1. Introduction

The purpose of a prediction model is to provide accurate predictions on new data, that is, on data that are not used for training the model. This is called the generalization ability of a prediction model. The predictive performance that can be expected from a prediction model on new data is referred to as the generalization performance or test performance, and is what should be maximized.

The predictive performance of a prediction model on the training data, called training performance, is often a bad indicator of the generalization performance. Prediction models contain hyperparameters that allow them to fit more or less closely to the training data. Choosing hyperparameters that closely fit a model to the training data, for instance by increasing the expressiveness, usually results in a loss in terms of generalization performance, a phenomenon referred to as overfitting. This was for example observed in the Section Performances using standard prediction models, with decision trees. A decision tree with unlimited depth was able to detect all frauds in the training set. It however had very poor fraud detection rates on the test set and a lower detection rate than a decision tree of depth two.

The standard approach for assessing the generalization ability of a prediction model is a process known as validation. Validation consists in splitting the historical data into two sets. The first is used for training. The second, called validation set, is used to assess (validate) the generalization ability of the model. The diagram summarizing the validation methodology, as was presented in Chapter 2 - Machine learning for credit card fraud detection, is reproduced in Fig. 1.

alt text

Fig. 1. Machine learning for CCFD: Baseline methodology. The validation process (upper part, green box) relies on a validation set to estimate the generalization ability of different prediction models.

The validation process allows estimating the generalization ability of different prediction models thanks to the validation set. The process can be used to compare the generalization ability with different model hyperparameters, model classes, or feature engineering techniques. The model that provides the best estimated generalization ability is eventually selected, and deployed for production.

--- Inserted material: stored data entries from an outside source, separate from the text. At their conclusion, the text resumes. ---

## src/rtl/assert_macros.svh

```systemverilog
// Assertion macros for the timer table RTL.
`ifndef ASSERT_MACROS_SVH
`define ASSERT_MACROS_SVH
`ifndef SYNTHESIS
// Check a property on every clock edge outside reset.
`define PTT_ASSERT(lbl, clk, rst_n, prop) \
  lbl: assert property (@(posedge clk) disable iff (!rst_n) (prop)) \
    else $error("timer table assertion failed");
// Check that a condition never holds outside reset.
`define PTT_NEVER(lbl, clk, rst_n, cond) \
  lbl: assert property (@(posedge clk) disable iff (!rst_n) !(cond)) \
    else $error("timer table forbidden condition seen");
`else
`define PTT_ASSERT(lbl, clk, rst_n, prop)
`define PTT_NEVER(lbl, clk, rst_n, cond)
`endif
`endif

```

## src/rtl/ptt_ram.sv

```systemverilog
// Generic single-write, single-read memory with registered read data.
module ptt_ram #(
  parameter int unsigned Width = 8,
  parameter int unsigned Depth = 16
) (
  input  logic                     clk_i,
  input  logic                     we_i,
  input  logic [$clog2(Depth)-1:0] waddr_i,
  input  logic [Width-1:0]         wdata_i,
  input  logic [$clog2(Depth)-1:0] raddr_i,
  output logic [Width-1:0]         rdata_o
);
  logic [Width-1:0] mem [Depth];

  // Write one word, read one word
  always_ff @(posedge clk_i) begin
    if (we_i) begin
      mem[waddr_i] <= wdata_i;
    end
    rdata_o <= mem[raddr_i];
  end
endmodule

```

## config.mk

```make
export PLATFORM = sky130hd
export DESIGN_NAME = ptt_ram
export DESIGN_NICKNAME = d
export VERILOG_FILES = /design/src/rtl/assert_macros.svh /design/src/rtl/ptt_ram.sv
export SDC_FILE = /design/constraint.sdc
export NUM_CORES = 1
export LEC_CHECK = 0
export BUFFER_PORTS_ARGS = -buffer_cell sky130_fd_sc_hd__buf_2
export CAP_MARGIN = 30
export CORE_MARGIN = 2
export CORE_UTILIZATION = 48
export CTS_CLUSTER_SIZE = 28
export DETAILED_ROUTE_END_ITERATION = 8
export PLACE_DENSITY_LB_ADDON = 0.15
export SKIP_LAST_GASP = 1
export SLEW_MARGIN = 0
export SYNTH_ARGS = -nofsm -noshare
export SYNTH_HDL_FRONTEND = slang
export SYNTH_SLANG_ARGS = --single-unit
```

## constraint.sdc

```tcl
create_clock -name clk_i -period 2.04 [get_ports clk_i]
set_input_delay 0.408 -clock clk_i [delete_from_list [all_inputs] [get_ports clk_i]]
set_output_delay 0.408 -clock clk_i [all_outputs]
set_load 0.01 [all_outputs]
```

==> results.txt <==
The minimum clock period came out at 1.41 ns. IR analysis of the VDD net gives a maximum drop of 528 uV. The logs give 0.634 ns for the worst path setup slack after routing and 2 for the number of buffers on the longest clock path. The placed instances occupy a cell area of 5550 um2. Timing would allow up to 711 MHz. After global routing the overflow that remains totals 0.

The post-synthesis sequential element count is 136, and the routed wire length is 9190 um. The vertical extent of the die is 108 um. The root buffer cell chosen for the clock tree is sky130_fd_sc_hd__clkbuf_8. For the total track usage, the log shows 0.179. In this run the most used layer during global routing was met2. The full die area was 11,600 um2. The number of design rule violations left after detail routing came out at 0. Worst endpoint data arrival time: 1.00 ns. The critical path starts at rdata_o[7].

The run finished with clean final reports. Routability-driven placement finished with a final weighted congestion of 0.736. Across the run, the number of max-cap violations was 0. The kind of cell adding the most delay to the critical path is flip-flops.

The number of gates on the worst path with buffers counted works out to 1. Setup violations remaining at the end of the flow were counted as 0. The mean cell area of the mapped netlist is 22.5 um2. Counting tap cells, the placed design contains a total of 403 instances. Summed over all nets, the half-perimeter wirelength after detailed placement is 5920 um. Measured in cells, the most critical reg-to-reg path has a length of 3. The final setup skew is 0.00490 ns, and the number of detailed-route iterations in the first pass is 4. The buffers inserted during post-CTS setup optimization came out at 0. After clock tree synthesis, the clock-pin slew on the worst setup and hold paths is 0.06 ns. The maximum fanout count along the critical path works out to 1.

Minimum hold slack: 0.278 ns. For the clock insertion delay at the later pin of the skew report, the log shows 0.51 ns. Buffers inserted to repair hold after CTS numbered 0. Synthesis produced a netlist with a net count of 247.

The count of buffers added on input and output ports is 25. CTS H-tree depth: 4. Setup repair after global routing left no endpoint under its margin.

The critical path goes through buf_2. The startpoint identified for the worst register-to-register timing path is mem[5][2]. The horizontal die dimension was 108 um.

The global routing met3 resource utilization is 0.0460. The cell type of the slowest stage on the worst timing path was sky130_fd_sc_hd__dfxtp_1. In this run the worst hold path is classified as primary input to flop. The final hold violation count was 0.

The tools report the starting utilization of the core area as 0.496. TritonCTS built the clock tree. The number of library cell types mapped by synthesis came out at 19. In this run the count of I/O pins placed on the die edge is 26.

After filler insertion, the fill cell instance count of the layout stands at 793. For the met2 capacity usage during global routing, the log shows 0.272. Excluding fillers, the count of instances in the completed layout stands at 436.

The final instance area came out at 6190 um2. In this run, post-CTS repair resized a total of 0 instances. The placeable core region was 10,400 um2.

For the number of global-route vias before repair, the log shows 2,505. The tools report the element type at the critical path start as a flop. The Yosys warning count is 0, and the register-to-register path setup slack is 0.65 ns. For the wire length of the first global-routing pass, the log shows 14,400 um.

After detailed routing, the number of vias per cell comes to 5.57. The power density normalized to cell area came out at 1070 nW/um2. The area growth from synthesis to layout is 20.2%. The area of the mapped netlist was 5150 um2. The endpoint identified for the worst register-to-register timing path is rdata_o[2]. The post-route fraction of the period consumed by the critical path is 0.689. The transition at the pin with the smallest max-transition slack is 0.370 ns. For this block, the initial DRC count from the detailed router was 106. Adding up every negative setup slack in the final design gives 0 ns. For the worst setup path, the data required time is 1.63 ns. The clock sink total came out at 136. For the number of standard cells after synthesis, the log shows 229. Dividing the detail-routed wire length by the instance count gives 21.1 um. For the number of slew-limit violations in the final report, the log shows 0. For the number of antenna violations at the first check in global routing, the log shows 1. The critical path ends at rdata_o[7]. The run gives 0.778 as the sequential cell area fraction in the yosys report.

In this run the remaining antenna-violating nets after routing total 0. The logs give 2,427 for the routed via count and 33 for the largest net degree at the start of global routing. The kind of critical path was flop to output pin. Clock tree synthesis inserted a total of 17 buffers. After floorplanning, the core was divided into 37 placement rows. The fraction of layout cells with a size suffix above 1 was 0.328. In this design, the stage delay of the slowest critical-path cell is 0.35 ns. Endpoint type of the worst setup path: an output pin. For this run, the post-layout net count is 304. The remaining max-slew budget at the tightest pin was 0.754. The met1 usage in global routing is 0.246, and the worst path buffer plus inverter count is 1. The analysis attributes to cell leakage a power of 2.13 nW. Before CTS, the worst setup slack after placement is 0.209 ns.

In credit card fraud detection, the purpose of a prediction model is more specifically to provide accurate predictions for transactions that will occur in the future. Due to the sequential nature of transaction data, special care must be taken when splitting the data into training and validation sets. In particular, the transactions of the validation set should occur after the transactions of the training set.

This chapter explores the validation strategies that can be used for fraud detection problems. Section 5.2 first covers three types of validation strategies known as hold-out, repeated hold-out, and prequential validation. Section 5.3 then discusses model selection and optimization strategies that can be used to more efficiently explore the space of competing models.